_What is expected_
Looking through the records that follow, determine how many lines contain "congestion" and reply with that number alone.

_Listed records_

--- src/rtl/lru_tag_store.sv ---
`timescale 1ns/1ps
module lru_tag_store #(
  parameter int ADDR_W      = 32,
  parameter int CACHE_BYTES = 256,
  parameter int WAYS        = 4,
  parameter int LINE_BYTES  = 16,
  parameter int SIZE_W      = 6,
  parameter int CNT_W       = 32
) (
  input  logic              clk,
  input  logic              rst_n,
  input  logic              req_valid,
  output logic              req_ready,
  input  logic [ADDR_W-1:0] req_addr,
  input  logic [SIZE_W-1:0] req_size,
  output logic              res_valid,
  output logic              res_hit,
  output logic              res_err,
  output logic [CNT_W-1:0]  hit_count,
  output logic [CNT_W-1:0]  miss_count
);
  localparam int SETS     = CACHE_BYTES / LINE_BYTES / WAYS;
  localparam int OFF_W    = $clog2(LINE_BYTES);
  localparam int SET_BITS = $clog2(SETS);
  localparam int IDX_W    = (SET_BITS > 0) ? SET_BITS : 1;
  localparam int TAG_W    = ADDR_W - OFF_W - SET_BITS;
  localparam int WAY_W    = (WAYS > 1) ? $clog2(WAYS) : 1;

  function automatic logic [IDX_W-1:0] set_of(input logic [ADDR_W-1:0] a);
    logic [ADDR_W-1:0] x;
    x = (a >> OFF_W) & ADDR_W'(SETS - 1);
    return x[IDX_W-1:0];
  endfunction

  function automatic logic [TAG_W-1:0] tag_of(input logic [ADDR_W-1:0] a);
    logic [ADDR_W-1:0] x;
    x = a >> (OFF_W + SET_BITS);
    return x[TAG_W-1:0];
  endfunction

  logic [TAG_W-1:0] tags [SETS][WAYS];

  logic             busy;
  logic [IDX_W-1:0] pend_set;
  logic [TAG_W-1:0] pend_tag;
  logic             pend_miss;

  logic [ADDR_W-1:0] end_addr;
  logic [IDX_W-1:0]  s_set, e_set, nxt_set, lk_set;
  logic [TAG_W-1:0]  s_tag, e_tag, lk_tag;
  logic              accept, one_line, two_line, lk_en;

  assign req_ready = !busy;
  assign accept    = req_valid && !busy;
  assign end_addr  = req_addr + ADDR_W'(req_size) - ADDR_W'(1);
  assign s_set     = set_of(req_addr);
  assign e_set     = set_of(end_addr);
  assign s_tag     = tag_of(req_addr);
  assign e_tag     = tag_of(end_addr);
  assign nxt_set   = (s_set + IDX_W'(1)) & IDX_W'(SETS - 1);
  assign one_line  = (s_set == e_set);
  assign two_line  = !one_line && (nxt_set == e_set);

  assign lk_set = busy ? pend_set : s_set;
  assign lk_tag = busy ? pend_tag : s_tag;
  assign lk_en  = busy || (accept && (one_line || two_line));

  logic [WAYS-1:0]  match;
  logic             hit;
  logic [WAY_W-1:0] hit_way, top;

  for (genvar w = 0; w < WAYS; w++) begin : g_cmp
    assign match[w] = (tags[lk_set][w] == lk_tag);
  end

  always_comb begin
    hit     = 1'b0;
    hit_way = '0;
    for (int w = WAYS - 1; w >= 0; w--) begin
      if (match[w]) begin
        hit     = 1'b1;
        hit_way = WAY_W'(w);
      end
    end
  end

  assign top = hit ? hit_way : WAY_W'(WAYS - 1);

  always_ff @(posedge clk or negedge rst_n) begin
    if (!rst_n) begin
      for (int s = 0; s < SETS; s++)
        for (int w = 0; w < WAYS; w++)
          tags[s][w] <= '0;
    end else if (lk_en) begin
      tags[lk_set][0] <= lk_tag;
      for (int w = 1; w < WAYS; w++)
        if (w <= int'(top))
          tags[lk_set][w] <= tags[lk_set][w-1];
    end
  end

  logic done, done_hit;
  assign done     = busy || (accept && one_line);
  assign done_hit = busy ? (hit && !pend_miss) : hit;

  always_ff @(posedge clk or negedge rst_n) begin
    if (!rst_n) begin
      busy       <= 1'b0;
      pend_set   <= '0;
      pend_tag   <= '0;
      pend_miss  <= 1'b0;
      res_valid  <= 1'b0;
      res_hit    <= 1'b0;
      res_err    <= 1'b0;
      hit_count  <= '0;
      miss_count <= '0;
    end else begin
      res_valid <= 1'b0;
      res_hit   <= 1'b0;
      res_err   <= 1'b0;
      busy      <= 1'b0;
      if (done) begin
        res_valid <= 1'b1;
        res_hit   <= done_hit;
        if (done_hit) hit_count  <= hit_count + CNT_W'(1);
        else          miss_count <= miss_count + CNT_W'(1);
      end else if (accept && two_line) begin
        busy      <= 1'b1;
        pend_set  <= e_set;
        pend_tag  <= e_tag;
        pend_miss <= !hit;
      end else if (accept) begin
        res_valid <= 1'b1;
        res_err   <= 1'b1;
      end
    end
  end
endmodule

--- config.mk ---
export PLATFORM = sky130hd
export DESIGN_NAME = lru_tag_store
export DESIGN_NICKNAME = d
export VERILOG_FILES = /design/src/rtl/lru_tag_store.sv
export SDC_FILE = /design/constraint.sdc
export NUM_CORES = 1
export LEC_CHECK = 0
export CAP_MARGIN = 40
export CORE_MARGIN = 3
export CORE_UTILIZATION = 55
export DETAILED_ROUTE_END_ITERATION = 16
export PLACE_DENSITY = 0.73
export SKIP_LAST_GASP = 1
export SLEW_MARGIN = 20
export SYNTH_ARGS = -nofsm -noshare
export SYNTH_HDL_FRONTEND = slang
export SYNTH_SLANG_ARGS = --single-unit
--- constraint.sdc ---
create_clock -name clk -period 4.2 [get_ports clk]
set_clock_uncertainty 0.15 [all_clocks]
set_input_delay 0.84 -clock clk [delete_from_list [all_inputs] [get_ports clk]]
set_output_delay 0.84 -clock clk [all_outputs]
set_load 0.02 [all_outputs]
==> results.md, run 1 <==
- Outcome: complete, no violations
- Drt total wl: 75,190 um
- Worst ir drop on vdd: 0.3608 mV
- Die area: 50,100 um^2
- Clock Path Buffers: 3
- Data arrival, critical path: 4460 ps
- TritonCTS clock tree: built
- Fin nets: 2,737
- WHS: 158.5 ps
- H-tree depth: 2
- Cell Pwr Density: 682.1 nW/um^2
- Total clock buffers created by CTS: 55
- Most used DFF post-synth: dfrtp_1
- GR Util All Layers: 28.54%
- Fmax: 240.3 MHz
- Detailed Place HPWL: 50,040 um
- Yosys warns: 0
- Clk_lat worst skew: 610 ps
- Mapped cell area: 26,100 um^2
- Top cells by area, synth: dfrtp_1 (49%), mux2_2 (8.3%), mux2_1 (5.4%), mux2i_1 (3.8%), xnor2_1 (3.8%)
- Final Power: 0.02267 W
- Met2 usage: 47.64%
- Post-synth EDFFs: 0
- Ys async rst share: 100.0%
- Initial antenna violation count: 3
- Max-slew violations: 0
- Clk sink count: 513
- Sum of negative setup slack: 0 ps
- Mean Syn Cell Area: 11.49 um^2
- Input/output buffers: 108
- Via count of the first global-routing pass: 20,425
- Global route hottest layer: met2
- Detailed Route Iter0 Violations: 1,635
- Die width: 223.8 um
- Routing usage on met3: 4.272%
- Synth top area share: 49.19%
- Gate Count Post-Synth: 2,271
- Layout Cells excl Fill: 3,313
- Crit start category: register
- I/O pins: 109
- Largest net degree at the start of global routing: 109
- Final worst-path cycle share: 99.09%
- Drt pass-1 iters: 8
- Vias per cell: 6.109
- Worst-path clk slew: 70 ps
- Gpl congestion: 0.8842
- Routed wire per std cell: 22.70 um
- Gr ovfl total: 0
- Share of cells above drive strength 1: 28.85%
- Area growth syn-to-layout: 27.38%
- Setup Viol. Count Final: 0
- First-pass GRT wire length: 114,000 um
- Final min period: 4162 ps
- Met1 usage: 37.98%
- Syn_nets: 2,348
- Worst path required time: 4500 ps
- P_leak: 14.69 nW
- Max_cap viols: 0
- Dominant cell type by area after synthesis: dfrtp_1
- Clock root cell: clkbuf_16
- Maximum fanout along the worst path: 11
- Core Region: 46,750 um^2
- Inst Count DP: 3,166
- Hold Crit Class: primary input to asynchronous set/reset pin
- RSZ-0062 raised after global routing: true
- Worst rel slew slack: 40.33%
- Site row count: 79
- Yosys reg bits: 513
- Synth cell types: 76
- Hold Vio Cnt, Final: 0
- Chip height: 223.8 um
- Post-synthesis sequential area ratio: 49.19%
- Vias: 20,240
- Initial Util: 55.82%
- Worst Tran Pin Value: 895.1 ps
- CP endpoint kind: register
- Setup CP Type: register to register
- Post-detailed-route count of antenna-violating nets: 0
- DRC Markers: 0
## cell usage in the layout, fill, tap and decap left out, types with 62 or more instances in the layout
master / instances
a21oi_1: 159
buf_12: 64
buf_4: 267
clkbuf_16: 62
clkdlybuf4s50_1: 105
dfrtp_1: 511
mux2_1: 122
mux2_2: 193
mux2i_1: 92
nand2_1: 131
nor2_1: 95
o21ai_0: 100
xnor2_1: 109
xor2_1: 107
## cell usage after synthesis (10+ instances only)
library cell and instances:
nor2_2 10, inv_1 57, nand2_1 131, mux2i_1 100
nor4_2 22, xor2_1 109, buf_4 24, mux2i_2 16
nor4b_1 15, nand4_1 49, nor2_1 100, a21oi_1 183
o21ai_0 100, dfrtp_1 513, nor4_1 33, nor3_1 18
o22ai_1 38, buf_6 14, mux2_2 193, ha_1 36
xnor2_1 112, clkbuf_1 44, and2_1 13, nand3_1 24
mux2_1 124, and3_1 22, buf_2 45
## worst paths after layout
path                            cells after the start            startpoint                         end  slack [ps]
worst max-delay path                               13        busy$_DFF_PN0_  miss_count[20]$_DFFE_PN0P_          40
worst min-delay path                                1                 rst_n       tags[305]$_DFFE_PN0P_         160
worst max register to register                     13        busy$_DFF_PN0_  miss_count[20]$_DFFE_PN0P_          40
worst min register to register                      2  tags[88]$_DFFE_PN0P_        tags[88]$_DFFE_PN0P_         330
max in group asynchronous                           2                 rst_n              busy$_DFF_PN0_        2720
min in group clk                                    2  tags[88]$_DFFE_PN0P_        tags[88]$_DFFE_PN0P_         330
## sequential cells by signal, indices dropped and copies added, names as in the netlist
| register | flops |
|---|---|
| res_valid | 1 |
| pend_tag | 26 |
| tags | 416 |
| busy | 1 |
| miss_count | 32 |
| pend_set | 2 |
| hit_count | 32 |
| res_err | 1 |
| res_hit | 1 |
| pend_miss | 1 |
## metal layers
| layer | wire, um | share of wire, % |
|---|---|---|
| met4 | 2943 | 3.9 |
| met2 | 36100 | 48 |
| met3 | 4859 | 6.5 |
| met1 | 31280 | 42 |
| met5 | 7 | 0.0093 |
## logic make-up after synthesis
logic type	count (synthesis)	share of synthesized area, %
xor+xnor	221	7.417
buf+inv	186	3.682
compound gates	392	8.568
mux	441	19.05
fa+ha+maj	36	1.726
simple gates	482	10.37
flops	513	49.19
## cell type report
class                           count  area [um^2]
Fill cell                        3158        13510
Multi-Input combinational cell   1572        12870
Sequential cell                   513        12840
Timing Repair Buffer              461         4738
Clock buffer                       85         1649
Tap cell                          607        759.5
Inverter                           57        214.0
Clock inverter                     16        166.4
Antenna cell                        2        5.005
## through the flow
step                      util [%]  instance area [um^2]  worst slack [ps]
after floorplan                  -                 26110             76.78
after global placement       64.87                 30330            -849.2
after detailed placement     64.88                 30330            -946.0
after CTS                    68.97                 32240            -4.305
after global routing         71.10                 33240            -76.32
final                        71.10                 33240             38.31
## critical path, stage by stage, from the launching register on
cell and delay (ps):
dfrtp_4 560, buf_8 170, buf_4 140, mux2i_4 230, mux4_2 610, xnor2_2 180
nor4_2 280, nand4_1 180, or4_4 560, a41oi_4 360, buf_6 190, clkbuf_16 160
nor4b_1 70, xor2_1 170
## repair_timing
action / CTS / global route
pin swaps: 1 / 32
setup endpoints to repair: 186 / 418
hold buffers: 0 / 0
gates resized for setup: 20 / 99
setup buffers: 0 / 37
gates cloned: 0 / 8
## where the power goes
part,switching (W),total (W),internal [W]
Clock,0.00200,0.00487,0.00287
Combinational,0.00465,0.00930,0.00465
Sequential,0.00135,0.00851,0.00716
Power figures use the tool's default switching activity.
==> run 2, diff against run 1 <==
--- a/config.mk
+++ b/config.mk
@@ -10,6 +10,7 @@
 export CORE_UTILIZATION = 55
 export DETAILED_ROUTE_END_ITERATION = 16
 export PLACE_DENSITY = 0.73
+export SETUP_SLACK_MARGIN = 0.1
 export SKIP_LAST_GASP = 1
 export SLEW_MARGIN = 20
 export SYNTH_ARGS = -nofsm -noshare
==> run 2 against run 1 <==
Effect of this change: first-iteration DRC count up 12%; sequential share of layout area down 0.65 points; worst hold slack worse by 1.4 ps; largest power group unchanged.
==> results.md, run 2 (same netlist as run 1, synthesis figures left out) <==
- Outcome: complete, no violations
- Sequential Power Share: 36.7% (-0.8 points)
- Filler cell count: 3,050 (-3.4%)
- Cell Pwr Density: 687.4 nW/um^2 (+0.78%)
- Site row count: 79 (unchanged)
- Data arrival, critical path: 4530 ps (+70 ps)
- Final min period: 4193 ps (+31.73 ps)
- Fmax: 238.5 MHz (-0.76%)
- CP endpoint kind: register
- Die area: 50,100 um^2 (unchanged)
- Switch share: 35.16% (-0.085 points)
- Setup CP Type: primary input to register
- Share of cells above drive strength 1: 30.47% (+1.6 points)
- Max-slew violations: 0 (unchanged)
- Max reg flops: 416 (unchanged)
- Met2 usage: 48.91% (+1.3 points)
- Final worst slack: 6.578 ps (-31.73 ps)
- Hold Vio Cnt, Final: 0 (unchanged)
- Util after Layout: 72.30% (+1.2 points)
- H-tree depth: 2 (unchanged)
- Worst-path clk slew: 60 ps (about the same)
- Initial antenna violation count: 0 (-3)
- Clk_lat worst skew: 610 ps (about the same)
- Worst rel slew slack: 41.16% (+0.83 points)
- WHS: 157.0 ps (-1.409 ps)
- Post-detailed-route count of antenna-violating nets: 0 (unchanged)
- Drt pass-1 iters: 6 (-2)
- Pint: 0.01507 W (+2.6%)
- First-pass GRT wire length: 117,400 um (+2.9%)
- GR Util All Layers: 29.53% (+1.0 points)
- Worst path required time: 4540 ps (+40 ps)
- Clk sink count: 513 (unchanged)
- Total clock buffers created by CTS: 54 (-1.8%)
- Met1 usage: 39.13% (+1.1 points)
- Commonest non-fill, non-tap cell in the layout: dfrtp_1
- Clock Path Buffers: 3 (unchanged)
- Worst ir drop on vdd: 0.3686 mV (+2.2%)
- Comb pwr share: 41.2% (+0.2 points)
- Drt total wl: 77,060 um (+2.5%)
- Detailed Place HPWL: 50,930 um (+1.8%)
- I/O pins: 109 (unchanged)
- Input/output buffers: 108 (unchanged)
- Vias: 20,458 (+1.1%)
- Fin nets: 2,761 (+0.88%)
- Commonest cells after routing, fill and taps aside: dfrtp_1 (511), buf_4 (274), mux2_2 (193)
- Max_cap viols: 0 (unchanged)
- Die width: 223.8 um (unchanged)
- Routing usage on met3: 4.757% (+0.48 points)
- Via count of the first global-routing pass: 21,047 (+3.0%)
- Clk network pwr share: 22.1% (+0.6 points)
- Core Region: 46,750 um^2 (unchanged)
- Largest net degree at the start of global routing: 104 (-4.6%)
- Detailed Route Iter0 Violations: 1,825 (+12%)
- Chip height: 223.8 um (unchanged)
- Worst Tran Pin Value: 882.6 ps (-12.43 ps)
- Final worst-path cycle share: 99.84% (+0.76 points)
- Gpl congestion: 0.8970 (+1.4%)
- TritonCTS clock tree: built
- Crit start category: primary input
- Pre-CTS setup slack: -1070 ps (-124.0 ps)
- RSZ-0062 raised after global routing: true
- Area growth syn-to-layout: 29.54%
- Switching Power: 0.008171 W (+2.2%)
- Biggest regs: tags x416, hit_count x32, miss_count x32
- Vias per cell: 6.136 (+0.44%)
- Post-CTS Hold Fix Bufs: 0 (unchanged)
- Sum of negative setup slack: 0 ps (unchanged)
- Hold Crit Class: primary input to asynchronous set/reset pin
- P_leak: 14.94 nW (+1.7%)
- Biggest register: tags
- Diode count: 0 (-2)
- Gr ovfl total: 0 (unchanged)
- DRC Markers: 0 (unchanged)
- Clock root cell: clkbuf_16
- Global route hottest layer: met2
- Routed wire per std cell: 23.11 um (+1.8%)
- Maximum fanout along the worst path: 10 (-1)
- Setup Viol. Count Final: 0 (unchanged)
- Initial Util: 55.82% (unchanged)
==> run 2: cell types whose count changed in the layout (fill, tap and decap cells not counted), moves of 5 or more <==
cell and delta:
buf_12 +6, clkbuf_1 -7, mux2i_1 -5, buf_4 +7, mux2i_2 +5, buf_6 +8
nor4_2 +5, nor4_1 -6
==> run 2: routing by layer <==
metal	vias to the layer above	routed length (um)
met4	0	3056
met2	915	37090
met3	198	5369
met5	-	0
li1	8989	-
met1	10356	31530
==> run 2: timing repair <==
| item | in CTS | in global routing |
|---|---|---|
| buffers inserted | 5 | 25 |
| pin swaps | 12 | 47 |
| setup endpoints to repair | 386 | 431 |
| cloned | 1 | 10 |
| resized for setup | 36 | 116 |
==> run 2: path summary, 6_finish.rpt <==
check / startpoint / endpoint / slack [ps] / depth (start not counted)
min: rst_n / pend_tag[18]$_DFFE_PN0P_ / 160 / 1
max: req_addr[5] / tags[176]$_DFFE_PN0P_ / 7 / 17
min in group clk: hit_count[31]$_DFFE_PN0P_ / hit_count[31]$_DFFE_PN0P_ / 330 / 1
min reg2reg: hit_count[31]$_DFFE_PN0P_ / hit_count[31]$_DFFE_PN0P_ / 330 / 1
max reg2reg: busy$_DFF_PN0_ / tags[176]$_DFFE_PN0P_ / 50 / 16
max in group asynchronous: rst_n / tags[122]$_DFFE_PN0P_ / 2810 / 2
==> run 2: cell type report <==
type                            count  area, um^2  area share (%)
Inverter                           57       214.0          0.6329
Multi-Input combinational cell   1572       12950           38.32
Sequential cell                   513       12840           37.98
Clock buffer                       84        1728           5.111
Timing Repair Buffer              486        5106           15.10
Clock inverter                     15       202.7          0.5996
Tap cell                          607       759.5           2.247
==> run 2: worst max-delay path, stage by stage <==
cell and delay, ps:
clkdlybuf4s15_2 260, buf_4 220, nand3b_1 220, buf_6 200
buf_4 150, a21oi_1 80, nor4_2 440, xor2_1 270
nand4_1 280, nor3_2 300, nand3_4 140, buf_6 160
buf_4 150, nand3_4 130, buf_6 160, clkbuf_16 180
mux2_2 340
==> run 2: power by group through the flow <==
stage | registers [W] | logic (W) | clock network, W
floorplan | 0.00809 | 0.00527 | 0
global placement | 0.00828 | 0.00845 | 0
detailed placement | 0.00843 | 0.00880 | 0
CTS | 0.00838 | 0.00901 | 0.00520
global route | 0.00873 | 0.0102 | 0.00541
finish | 0.00852 | 0.00957 | 0.00515
==> run 2: per-stage QoR <==
step / instance area [um^2] / std cells / total power [W]
after detailed placement: 30630 / 3194 / 0.01723
after global placement: 30600 / 3193 / 0.01673
after CTS: 32820 / 3299 / 0.02259
after floorplan: 26120 / 2271 / 0.01336
final: 33800 / 3334 / 0.02324
after global routing: 33800 / 3334 / 0.02436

_Written solution_
2